Des hurlements de joie leur parvinrent des salles du bas : l'alcool aidant, on devait s'amuser!
« S'il y a eu crime, ce n'est pas moi qui l'ai commis. Je te répète que ma mère n'a jamais manqué de rien.
— Oui, je sais. Tu l'as déjà dit. Ces… journalistes… Tu les connais?
— Non. J'ai simplement reçu une photo de ta mère, au courrier, avec un petit mot me dévoilant son identité.
— Combien crois-tu qu'à leurs yeux vaille ce reportage?
— Je n'ai pas l'impression qu'on puisse les acheter.
— En y mettant le prix? Ils voulaient bien te le vendre, à toi? Dis-moi… Qu'est-ce que tu proposes?
— Je ne sais pas. Je ne suis pas dans ta peau. Tu y tiens beaucoup, à ce marché?
— Et toi?
— Rien ne dit que c'est moi qui l'obtiendrai!
— Qui d'autre?
— Dix autres! Livanos, Niarchos, Onassis, Goulandris, les Norvégiens, n'importe qui, pourvu que l'Arabe soit payé ce qu'il demande. Nous ne sommes pas les seuls sur les rangs. Notre belle-mère elle-même peut enlever l'affaire. Et les États-Unis, les Français, l'Angleterre. Tu vois, ce n'est pas si simple.
— Eh non, ce n'est pas simple! Qu'est-ce que tu ferais, toi, à ma place?
— A ta place, d'abord, je n'y suis pas. Mais il me semble que je réfléchirais. Si le reportage paraît, tu rates l'affaire, et ça, tu le sais.
— Et s'il ne paraît pas?
— Comment veux-tu les empêcher de le publier?
— Oui, c'est vrai, tu as raison. J'ai bien peur d'être foutu.
— Je le crains.
— Eh bien, tant pis!
— Je crois que c'est la solution la plus raisonnable. Tu as raison de renoncer.
— Qui parle de renoncer? Au contraire! Foutu pour foutu, je n'ai plus rien à perdre. En ce moment, je ne sais pas comment tu te débrouilles, mais j'ai une partie de ma flotte qui reste à quai, sans chargement. Il faut que je trouve du fret. Et j'ai trois pétroliers géants en construction à Oslo.
— Tu vas laisser éclater ce scandale? »
Kallenberg s'en étranglait. S.S. devait bluffer, certes, pour le pousser à bout, mais quel aplomb! D'une voix douce et résignée, ponctuée d'un geste d'impuissance, le Grec lui dit :
« Tu m'as juré toi-même que ces types ne se laisseraient pas acheter. Autant les laisser mettre leur menace à exécution, plutôt que la savoir en permanence au-dessus de ma tête. Qu'ils publient! J'essaierai malgré tout de jouer ma chance avec l'émir. »
Sous l'effet de la colère et du désappointement, Kallenberg se sentit virer au violet :
« Tu n'y penses pas! C'est pour faire pression sur toi qu'ils veulent étaler ces documents! Il y a quelqu'un derrière eux, ils n'oseraient pas!
— Qui?
— Comment veux-tu que je le sache? Mais je peux essayer de négocier, je peux chercher à savoir! »
Satrapoulos se leva de son siège, épousseta des cendres imaginaires sur son pantalon :
« Au cas où tu rencontrerais ces types — c'est bien improbable, je le sais — dis-leur que je les emmerde, que je mène mes affaires comme je l'entends. Et que je n'aime pas être menacé.

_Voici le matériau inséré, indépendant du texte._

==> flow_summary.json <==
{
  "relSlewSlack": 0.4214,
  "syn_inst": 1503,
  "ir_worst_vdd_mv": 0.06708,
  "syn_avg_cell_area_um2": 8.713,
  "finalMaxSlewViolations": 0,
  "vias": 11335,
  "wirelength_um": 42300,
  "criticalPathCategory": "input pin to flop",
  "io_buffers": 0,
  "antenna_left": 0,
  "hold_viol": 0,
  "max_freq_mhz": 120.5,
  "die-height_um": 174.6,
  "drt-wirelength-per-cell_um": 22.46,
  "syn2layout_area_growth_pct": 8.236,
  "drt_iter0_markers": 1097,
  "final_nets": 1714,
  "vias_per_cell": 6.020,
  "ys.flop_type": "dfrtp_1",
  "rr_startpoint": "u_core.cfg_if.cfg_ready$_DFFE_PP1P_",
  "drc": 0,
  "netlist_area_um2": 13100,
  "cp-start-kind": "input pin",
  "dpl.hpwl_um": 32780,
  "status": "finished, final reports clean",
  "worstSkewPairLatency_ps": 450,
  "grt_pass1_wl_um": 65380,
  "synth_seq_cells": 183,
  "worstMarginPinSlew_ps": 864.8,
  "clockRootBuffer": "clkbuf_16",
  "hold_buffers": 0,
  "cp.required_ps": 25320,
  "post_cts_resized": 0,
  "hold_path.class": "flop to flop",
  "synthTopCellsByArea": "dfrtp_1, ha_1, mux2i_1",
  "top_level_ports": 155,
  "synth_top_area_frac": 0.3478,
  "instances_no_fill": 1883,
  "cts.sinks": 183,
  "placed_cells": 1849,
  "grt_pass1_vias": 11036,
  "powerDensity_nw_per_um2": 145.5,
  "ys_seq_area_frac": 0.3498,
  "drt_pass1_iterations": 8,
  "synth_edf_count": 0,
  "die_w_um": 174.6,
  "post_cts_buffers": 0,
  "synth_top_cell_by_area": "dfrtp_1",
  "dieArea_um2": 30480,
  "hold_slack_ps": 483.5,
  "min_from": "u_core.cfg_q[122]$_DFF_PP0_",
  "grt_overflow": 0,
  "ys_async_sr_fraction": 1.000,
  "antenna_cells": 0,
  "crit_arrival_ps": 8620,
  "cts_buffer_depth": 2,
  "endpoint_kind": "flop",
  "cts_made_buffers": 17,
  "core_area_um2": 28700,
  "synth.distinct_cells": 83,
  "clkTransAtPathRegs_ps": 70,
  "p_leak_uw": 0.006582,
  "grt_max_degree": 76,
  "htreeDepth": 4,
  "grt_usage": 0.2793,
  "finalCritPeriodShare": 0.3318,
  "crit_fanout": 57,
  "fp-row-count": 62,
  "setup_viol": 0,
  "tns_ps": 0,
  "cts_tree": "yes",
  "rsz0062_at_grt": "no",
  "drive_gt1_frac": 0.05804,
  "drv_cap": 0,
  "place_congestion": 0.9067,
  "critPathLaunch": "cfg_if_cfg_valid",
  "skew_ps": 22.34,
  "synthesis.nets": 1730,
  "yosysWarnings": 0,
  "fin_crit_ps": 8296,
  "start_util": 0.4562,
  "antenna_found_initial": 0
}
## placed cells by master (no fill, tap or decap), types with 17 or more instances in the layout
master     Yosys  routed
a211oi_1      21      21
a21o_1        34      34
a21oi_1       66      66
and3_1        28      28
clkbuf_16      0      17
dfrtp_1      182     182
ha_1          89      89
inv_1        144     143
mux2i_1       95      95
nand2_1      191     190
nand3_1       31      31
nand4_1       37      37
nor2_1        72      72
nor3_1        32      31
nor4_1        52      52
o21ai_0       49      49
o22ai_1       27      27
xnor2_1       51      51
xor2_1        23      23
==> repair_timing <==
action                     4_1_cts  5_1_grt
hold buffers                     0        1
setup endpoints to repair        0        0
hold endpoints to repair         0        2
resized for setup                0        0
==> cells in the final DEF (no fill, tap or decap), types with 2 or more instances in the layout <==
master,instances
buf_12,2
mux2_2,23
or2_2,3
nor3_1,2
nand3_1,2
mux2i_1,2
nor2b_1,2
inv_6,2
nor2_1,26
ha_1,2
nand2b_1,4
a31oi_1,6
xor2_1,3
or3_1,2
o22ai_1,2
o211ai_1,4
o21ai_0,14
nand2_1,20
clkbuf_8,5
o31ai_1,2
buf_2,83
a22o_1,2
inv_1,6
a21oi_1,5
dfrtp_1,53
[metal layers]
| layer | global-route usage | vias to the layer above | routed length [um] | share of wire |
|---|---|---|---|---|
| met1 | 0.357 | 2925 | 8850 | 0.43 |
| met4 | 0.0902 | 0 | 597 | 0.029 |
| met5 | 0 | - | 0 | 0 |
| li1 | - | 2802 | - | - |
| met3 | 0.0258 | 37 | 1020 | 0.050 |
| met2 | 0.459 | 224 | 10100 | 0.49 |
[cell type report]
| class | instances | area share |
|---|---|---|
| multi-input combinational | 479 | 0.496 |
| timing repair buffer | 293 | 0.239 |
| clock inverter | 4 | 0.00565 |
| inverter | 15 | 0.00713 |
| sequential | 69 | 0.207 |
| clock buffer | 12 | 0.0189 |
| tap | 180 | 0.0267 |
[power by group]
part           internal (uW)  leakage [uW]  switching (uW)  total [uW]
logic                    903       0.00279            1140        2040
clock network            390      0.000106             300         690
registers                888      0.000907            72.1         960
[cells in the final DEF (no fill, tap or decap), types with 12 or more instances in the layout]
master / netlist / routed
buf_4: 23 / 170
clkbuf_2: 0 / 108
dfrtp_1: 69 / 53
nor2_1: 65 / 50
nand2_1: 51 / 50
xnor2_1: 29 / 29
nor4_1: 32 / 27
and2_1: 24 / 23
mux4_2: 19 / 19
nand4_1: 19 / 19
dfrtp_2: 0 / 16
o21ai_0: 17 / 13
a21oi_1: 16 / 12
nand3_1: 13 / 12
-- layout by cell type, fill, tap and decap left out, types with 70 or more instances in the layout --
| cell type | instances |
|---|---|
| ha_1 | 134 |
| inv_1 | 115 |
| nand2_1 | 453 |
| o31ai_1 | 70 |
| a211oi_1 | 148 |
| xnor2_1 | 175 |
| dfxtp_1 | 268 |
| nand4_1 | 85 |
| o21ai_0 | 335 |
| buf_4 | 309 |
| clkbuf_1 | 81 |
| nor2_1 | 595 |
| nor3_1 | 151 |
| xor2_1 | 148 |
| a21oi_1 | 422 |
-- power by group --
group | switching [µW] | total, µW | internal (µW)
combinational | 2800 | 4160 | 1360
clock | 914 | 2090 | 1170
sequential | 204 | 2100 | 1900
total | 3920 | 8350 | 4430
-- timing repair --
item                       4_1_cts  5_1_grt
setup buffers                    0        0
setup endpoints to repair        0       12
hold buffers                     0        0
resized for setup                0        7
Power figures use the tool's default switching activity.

— Tu as tort, S.S., tu as tort! Tu ne te rends pas compte! Pense à moi…, pense a Irène, à Lena…
— J'y pense, j'y pense. J'ai tout prévu. Si un jour j'étais dans le besoin, comme ma mère, ou s'il m'arrivait un malheur, je me suis arrangé pour que vous touchiez une pension jusqu'à la fin de vos jours.

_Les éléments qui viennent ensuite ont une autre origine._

[src/rtl/data_mem_requester.sv]
// Initiator for the DataMemory port: takes one load/store at a time over a valid/ready
// request channel, performs a single-cycle access and returns the result over a response channel.
module data_mem_requester #(
  parameter int ADDR_WORDS = 1024,
  parameter int DATA_W     = 32
) (
  input  logic              clock,
  input  logic              reset,
  input  logic              req_valid,
  output logic              req_ready,
  input  logic              req_write,
  input  logic [31:0]       req_addr,
  input  logic [DATA_W-1:0] req_wdata,
  output logic              resp_valid,
  input  logic              resp_ready,
  output logic [DATA_W-1:0] resp_rdata,
  output logic              resp_err,
  output logic              mem_write,
  output logic [31:0]       mem_daddress,
  output logic [DATA_W-1:0] mem_din,
  input  logic [DATA_W-1:0] mem_dout
);

  localparam logic [31:0] ADDR_LIMIT = 32'(ADDR_WORDS);

  typedef enum logic [1:0] {
    IDLE   = 2'd0,
    ACCESS = 2'd1,
    RESP   = 2'd2
  } state_t;

  state_t            state_q, state_d;
  logic              mem_write_q, mem_write_d;
  logic [31:0]       mem_daddress_q, mem_daddress_d;
  logic [DATA_W-1:0] mem_din_q, mem_din_d;
  logic              is_load_q, is_load_d;
  logic              resp_valid_q, resp_valid_d;
  logic [DATA_W-1:0] resp_rdata_q, resp_rdata_d;
  logic              resp_err_q, resp_err_d;
  logic              addr_in_range;

  // Unsigned 32-bit compare: 0xFFFFFFFF must never alias into the array.
  assign addr_in_range = (req_addr < ADDR_LIMIT);

  always_comb begin
    state_d        = state_q;
    mem_write_d    = mem_write_q;
    mem_daddress_d = mem_daddress_q;
    mem_din_d      = mem_din_q;
    is_load_d      = is_load_q;
    resp_valid_d   = resp_valid_q;
    resp_rdata_d   = resp_rdata_q;
    resp_err_d     = resp_err_q;

    unique case (state_q)
      IDLE: begin
        if (req_valid) begin
          if (addr_in_range) begin
            mem_daddress_d = req_addr;
            mem_din_d      = req_wdata;
            mem_write_d    = req_write;
            is_load_d      = ~req_write;
            state_d        = ACCESS;
          end else begin
            resp_err_d   = 1'b1;
            resp_rdata_d = '0;
            resp_valid_d = 1'b1;
            state_d      = RESP;
          end
        end
      end
      ACCESS: begin
        // DataMemory has acted on the negedge inside this cycle, so dout is already valid.
        mem_write_d  = 1'b0;
        resp_rdata_d = is_load_q ? mem_dout : '0;
        resp_err_d   = 1'b0;
        resp_valid_d = 1'b1;
        state_d      = RESP;
      end
      RESP: begin
        if (resp_ready) begin
          resp_valid_d = 1'b0;
          state_d      = IDLE;
        end
      end
      default: begin
        mem_write_d  = 1'b0;
        resp_valid_d = 1'b0;
        state_d      = IDLE;
      end
    endcase
  end

  always_ff @(posedge clock or posedge reset) begin
    if (reset) begin
      state_q        <= IDLE;
      mem_write_q    <= 1'b0;
      mem_daddress_q <= '0;
      mem_din_q      <= '0;
      is_load_q      <= 1'b0;
      resp_valid_q   <= 1'b0;
      resp_rdata_q   <= '0;
      resp_err_q     <= 1'b0;
    end else begin
      state_q        <= state_d;
      mem_write_q    <= mem_write_d;
      mem_daddress_q <= mem_daddress_d;
      mem_din_q      <= mem_din_d;
      is_load_q      <= is_load_d;
      resp_valid_q   <= resp_valid_d;
      resp_rdata_q   <= resp_rdata_d;
      resp_err_q     <= resp_err_d;
    end
  end

  assign req_ready    = (state_q == IDLE);
  assign resp_valid   = resp_valid_q;
  assign resp_rdata   = resp_rdata_q;
  assign resp_err     = resp_err_q;
  assign mem_write    = mem_write_q;
  assign mem_daddress = mem_daddress_q;
  assign mem_din      = mem_din_q;

endmodule

[config.mk]
export PLATFORM = sky130hd
export DESIGN_NAME = data_mem_requester
export DESIGN_NICKNAME = d
export VERILOG_FILES = /design/src/rtl/data_mem_requester.sv
export SDC_FILE = /design/constraint.sdc
export NUM_CORES = 1
export LEC_CHECK = 0
export BUFFER_PORTS_ARGS = -buffer_cell sky130_fd_sc_hd__clkbuf_2
export CAP_MARGIN = 0
export CELL_PAD_IN_SITES_DETAIL_PLACEMENT = 1
export CELL_PAD_IN_SITES_GLOBAL_PLACEMENT = 1
export CORE_MARGIN = 2
export CORE_UTILIZATION = 32
export CTS_CLUSTER_SIZE = 14
export DETAILED_ROUTE_END_ITERATION = 10
export HOLD_SLACK_MARGIN = 0.02
export PLACE_DENSITY = 0.83
export SLEW_MARGIN = 30
export SYNTH_ARGS = -nofsm -noshare
export SYNTH_HDL_FRONTEND = slang
export SYNTH_SLANG_ARGS = --single-unit
[constraint.sdc]
create_clock -name clock -period 3.1 [get_ports clock]
set_input_delay 0.465 -clock clock [delete_from_list [all_inputs] [get_ports clock]]
set_output_delay 0.465 -clock clock [all_outputs]
set_load 0.05 [all_outputs]
==> impl_metrics.ini, run 1 <==
[status]
status = finished clean

[sta]
fin_crit_sh = 0.652
period_minus_slack_ns = 2.02
fin_ws_ns = 1.08
rsz0062_at_grt = false
setup_viol = 0
fin_skew_ns = 0.00567
setup-tns-final_ns = 0
fmax_ghz = 0.495
max_slew.worst_pin.slew_ns = 0.572
hold_viol = 0
slew_headroom = 0.617
slew_violations = 0

[clock_tree]
cts_max_level = 3
ctsResizeCount = 0
cts_tree = done
ctsHoldBuffers = 0
cts_setup_buffers = 0
root_buffer = clkbuf_16
clock_sinks = 102
numCtsBuffers = 9
clock_latency_ns = 0.34
clock_path_buffers = 2
clk_pin_slew_ns = 0.07

[synth]
ys_ff_latch = 102
ys_seq_area_frac = 0.645
syn-num-nets = 346
yosys_warnings = 0
yosysUniqueCellTypes = 28
synth_area_sq_mm = 0.00396
synthCells = 245
syn_avg_cell_area_sq_um = 16.2

[die]
rows = 40
die_x_um = 115
start_util = 0.328
dieArea_sq_mm = 0.0133
core_area_sq_mm = 0.0121
io_pins = 201
die_h_um = 115

[pwr]
p_leak_uw = 0.00302
max-vdd-ir-drop_uv = 188
powerDensity_mw_per_mm2 = 489

[global_routing]
grt_max_degree = 103
grt_usage = 0.151
grt_pass1_vias = 3025
grt_antenna_before_repair = 1
grt_pass1_wl_um = 15400
grt_overflow = 0

[cells_and_area]
fillers = 1318
mostFrequentLayoutCells = 200 x clkbuf_2, 102 x dfrtp_1, 32 x a22o_1, 30 x mux2_4, 22 x nor2b_1
antennaDiodeCount = 0
seq_area_sq_mm = 0.00255
final_common_cell = clkbuf_2
area_growth_syn_to_layout_pct = 36.9
nNetsFinal = 548
utilization = 0.449
drive_gt1_frac = 0.584
multi_input_area_sq_mm = 0.00126

[route]
wire_per_inst_um = 15.8
via_count = 2786
viasPerCell = 4.49
ant_nets = 0
drc = 0
drt_iter0_markers = 101
met2WireLength_um = 4760
wl_met3_um = 804
topRoutingLayerUsed = met4
drtPass1Iterations = 3
m1WireLength_um = 4120
wirelength_um = 9820

[worst_hold_path]
hold_class = input port to async pin

[job]
cap_violations = 0

[critical_path]
cp.required_ns = 3.32
cp-start-kind = flip-flop
cp-end-kind = flip-flop
rr_worst_depth = 5
critPathArrivalTime_ns = 2.24
worst-setup-path-type = flip-flop to flip-flop
crit_fanout = 65

[placement]
port_buffers = 200
hpwl_um = 7330
place_ws_ns = 0.777
place_congestion = 0.763
[metrics by stage]
stage,std cells,power [uW],instance area (sq um),hold slack (ns)
floorplan,245,1440,3960,0.487
global placement,604,1530,5110,0.472
detailed placement,604,1530,5110,0.479
CTS,620,2700,5420,0.293
global route,620,2760,5420,0.327
finish,620,2650,5420,0.279
[sequential cells by signal, indices dropped and copies added (netlist names)]
signal / flops
mem_daddress: 32
resp_rdata: 32
mem_write: 1
state_q: 2
mem_din: 32
resp_err: 1
resp_valid: 1
is_load_q: 1
[synthesized netlist by cell type (all sizes together)]
master	number	area [sq um]
dfrtp	102	2550
mux2	42	586
a22o	32	280
nor2b	22	138
buf	10	130
nor2	6	22.5
nor4	6	88.8
inv	4	15.0
nand2	4	15.0
a21oi	3	15.0
clkbuf	3	11.3
nand2b	2	12.5
a32o	1	10.0
mux2i	1	10.0
nand4	1	12.5
o21a	1	7.51
o21ai	1	5.00
o31ai	1	7.51
o41ai	1	27.5
or2	1	6.26
or4	1	7.51
[worst max-delay path: stages, from the launching register on]
cell,delay (ns)
dfrtp_1,0.47
nor2_1,0.27
nand2_1,0.15
nor4_4,0.20
buf_12,0.34
mux2_2,0.38
[cells by family (layout without fill, tap and decap cells)]
group | Yosys count | count (layout) | share of synthesized area
simple gates | 43 | 43 | 0.0765
compound gates | 40 | 40 | 0.0891
flops | 102 | 102 | 0.645
buf+inv | 17 | 224 | 0.0395
mux | 43 | 43 | 0.150
[cell type report]
cell class | instances | share of cell area
Timing Repair Buffer | 204 | 0.197
Tap cell | 168 | 0.0388
Sequential cell | 102 | 0.471
Clock buffer | 10 | 0.0441
Clock inverter | 6 | 0.0127
Inverter | 4 | 0.00346
Multi-Input combinational cell | 126 | 0.233
[metal layers]
metal  vias up  global-route usage
met5         -                   0
met4         0              0.0610
met3         9              0.0427
met2       132               0.248
met1      1371               0.189
li1       1274                   -
[path summary, 6_finish.rpt]
kind,from,to,slack (ns)
hold / removal,reset,mem_din[12]$_DFFE_PP0P_,0.28
hold reg to reg,mem_din[4]$_DFFE_PP0P_,mem_din[4]$_DFFE_PP0P_,0.49
min in group clock,req_write,is_load_q$_DFFE_PP0P_,0.33
setup / recovery,state_q[0]$_DFFE_PP0P_,mem_daddress[8]$_DFFE_PP0P_,1.08
setup reg to reg,state_q[0]$_DFFE_PP0P_,mem_daddress[8]$_DFFE_PP0P_,1.08
max in group asynchronous,reset,resp_rdata[7]$_DFFE_PP0P_,2.43
[power breakdown]
| group | internal, uW | leakage, uW | switching, uW |
|---|---|---|---|
| registers | 1330 | 0.00141 | 6.45 |
| clock network | 654 | 0.000149 | 495 |
| logic | 67.0 | 0.00145 | 94.3 |
No activity file was read; power rests on OpenSTA's default activity.
==> run 2, diff against run 1 <==
==> constraint.sdc (replaced) <==
create_clock -name clock -period 1.8 [get_ports clock]
set_input_delay 0.27 -clock clock [delete_from_list [all_inputs] [get_ports clock]]
set_output_delay 0.27 -clock clock [all_outputs]
set_load 0.05 [all_outputs]
==> impl_metrics.ini, run 2 (same netlist as run 1, synthesis figures left out) <==
[status]
status = finished clean

[route]
drtPass1Iterations = 3
viasPerCell = 4.57
drt_iter0_markers = 122
ant_nets = 0
wire_per_inst_um = 16.8
drc = 0
wirelength_um = 10800
via_count = 2952

[sta]
slew_violations = 0
setup_viol = 0
max_slew.worst_pin.slew_ns = 0.438
fin_crit_sh = 0.920
period_minus_slack_ns = 1.66
fmax_ghz = 0.604
rsz0062_at_grt = false
hold_viol = 0
fin_skew_ns = 0.00506
slew_headroom = 0.708

[cells_and_area]
mostFrequentLayoutCells = 200 x clkbuf_2, 100 x dfrtp_1, 32 x a22o_1, 30 x mux2_4, 24 x buf_4
antennaDiodeCount = 0
area_growth_syn_to_layout_pct = 44.4
final_common_cell = clkbuf_2
seq_area_sq_mm = 0.00255
nNetsFinal = 574
multi_input_area_sq_mm = 0.00127
fillers = 1310
drive_gt1_frac = 0.613
utilization = 0.474

[clock_tree]
clk_pin_slew_ns = 0.07
ctsResizeCount = 0
cts_max_level = 3
root_buffer = clkbuf_16
clock_sinks = 102
clock_path_buffers = 2
cts_tree = done
numCtsBuffers = 9
clock_latency_ns = 0.34

[global_routing]
grt_pass1_vias = 3225
grt_pass1_wl_um = 16900
grt_overflow = 0
grt_antenna_before_repair = 0
grt_usage = 0.169
grt_max_degree = 58

[critical_path]
path_common_cell = buf_12
worst-setup-path-type = flip-flop to flip-flop
cp-end-kind = flip-flop
critical_path.cell_chain = nor2_4, nand2_2, nor4_4, buf_12, buf_12, mux2_4
crit_fanout = 17
regToRegStartpoint = state_q[1]$_DFFE_PP0P_
critPathArrivalTime_ns = 1.88
crit_path_top_delay_cell = dfrtp_2
cp.required_ns = 2.03
reg2reg_to = mem_din[7]$_DFFE_PP0P_
rr_worst_depth = 6
cpPeakStageDelay_ns = 0.42
r2r_setup_slack_ns = 0.14
cp-start-kind = flip-flop

[die]
rows = 40
dieArea_sq_mm = 0.0133
die_h_um = 115
core_area_sq_mm = 0.0121
start_util = 0.328
die_x_um = 115
io_pins = 201

[worst_hold_path]
hold_class = input port to flip-flop
min_delay_worst_endpoint = is_load_q$_DFFE_PP0P_
min-delay-start = req_write
whs_path_depth = 2

[pwr]
max-vdd-ir-drop_uv = 380
powerDensity_mw_per_mm2 = 870
p_leak_uw = 0.00318
total_power_uw = 4980

[placement]
hpwl_um = 8410
port_buffers = 200
place_congestion = 0.763

[job]
cap_violations = 0
[run 2: final cells by class]
class,instances,share of cell area
sequential,102,0.447
timing repair buffer,230,0.226
multi-input combinational,126,0.222
clock buffer,10,0.0418
tap,168,0.0368
clock inverter,6,0.0232
inverter,4,0.00328
[run 2: timing repair]
item                                    4_1_cts  5_1_grt
buffers inserted                              0        0
endpoints found under the setup margin        0        0
hold buffers                                  1        0
endpoints found under the hold margin        15        0
[run 2: stage by stage]
step | cell area, sq um | hold slack [ns] | instances | setup WS [ns] | setup TNS (ns)
after detailed placement | 5340 | 0.298 | 629 | -0.228 | -11.54
final | 5720 | 0.138 | 646 | 0.144 | 0
after global routing | 5720 | 0.137 | 646 | 0.0763 | 0
after global placement | 5340 | 0.285 | 629 | -0.127 | -5.24
after CTS | 5720 | 0.126 | 646 | 0.126 | 0
after floorplan | 3990 | 0.363 | 245 | -0.0257 | -0.797
[run 2: how the worst max path moves through the flow]
stage,from,to
floorplan,state_q[1]$_DFFE_PP0P_,mem_din[0]$_DFFE_PP0P_
global placement,req_addr[29],mem_din[12]$_DFFE_PP0P_
global route,state_q[1]$_DFFE_PP0P_,mem_din[2]$_DFFE_PP0P_
finish,state_q[1]$_DFFE_PP0P_,mem_din[7]$_DFFE_PP0P_
detailed placement,req_addr[29],mem_din[15]$_DFFE_PP0P_
CTS,state_q[1]$_DFFE_PP0P_,mem_din[15]$_DFFE_PP0P_
[run 2: worst max-delay path: cells and delay by family, from the launching register on]
| family | cells | cell delay (ns) |
|---|---|---|
| multiplexers | 1 | 0.31 |
| buffers and inverters | 2 | 0.37 |
| flip-flops | 1 | 0.42 |
| AND/OR/NAND/NOR | 3 | 0.44 |
[run 2: power by group]
part           total, uW  internal (uW)  switching [uW]
combinational        306            132             173
sequential          2310           2300            6.71
clock               2370           1530             832
total               4980           3970            1010
[run 2: routing by layer]
metal | routed length [um] | vias up | global-route usage
met5 | 0 | - | 0
met4 | 200 | 0 | 0.0707
met3 | 893 | 13 | 0.0522
met2 | 5420 | 140 | 0.291
met1 | 4320 | 1472 | 0.194
li1 | - | 1327 | -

— C'est idiot ce que tu fais là, c'est un désastre.
— On verra bien. Excuse-moi, il faut que j'aille retrouver Lena. Je n'oublierai jamais ce que tu viens de faire pour moi. Encore merci et joyeux Noël. »

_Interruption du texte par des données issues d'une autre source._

### config.mk
export PLATFORM = sky130hd
export DESIGN_NAME = counter_mod
export DESIGN_NICKNAME = d
export VERILOG_FILES = /design/src/rtl/counter_mod.sv
export SDC_FILE = /design/constraint.sdc
export NUM_CORES = 1
export LEC_CHECK = 0
export CAP_MARGIN = 5
export CORE_MARGIN = 3
export CORE_UTILIZATION = 50
export CTS_BUF_LIST = sky130_fd_sc_hd__clkbuf_4
export CTS_CLUSTER_DIAMETER = 100
export DETAILED_ROUTE_END_ITERATION = 6
export PLACE_DENSITY = 0.91
export SLEW_MARGIN = 20
export SYNTH_ARGS = -nofsm -noshare
export SYNTH_HDL_FRONTEND = slang
export SYNTH_SLANG_ARGS = --single-unit
### constraint.sdc
create_clock -name clk -period 4.1 [get_ports clk]
set_input_delay 0.615 -clock clk [delete_from_list [all_inputs] [get_ports clk]]
set_output_delay 0.615 -clock clk [all_outputs]
set_load 0.01 [all_outputs]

Avant que Kallenberg ait pu trouver d'autres mots pour le retenir, le Grec avait ouvert la porte et était sorti, dans une rafale de chansons, de bouffées de rires et de cris excités montant du rez-de-chaussée. Kallenberg alla s'asseoir un instant, jeta un œil déconcerté sur son Cranach, n'y trouva aucun apaisement, se releva, mit le magnétophone en marche : la voix de Tina le rassura. Elle disait :
« — Il s'est jeté sur moi et m'a frappée.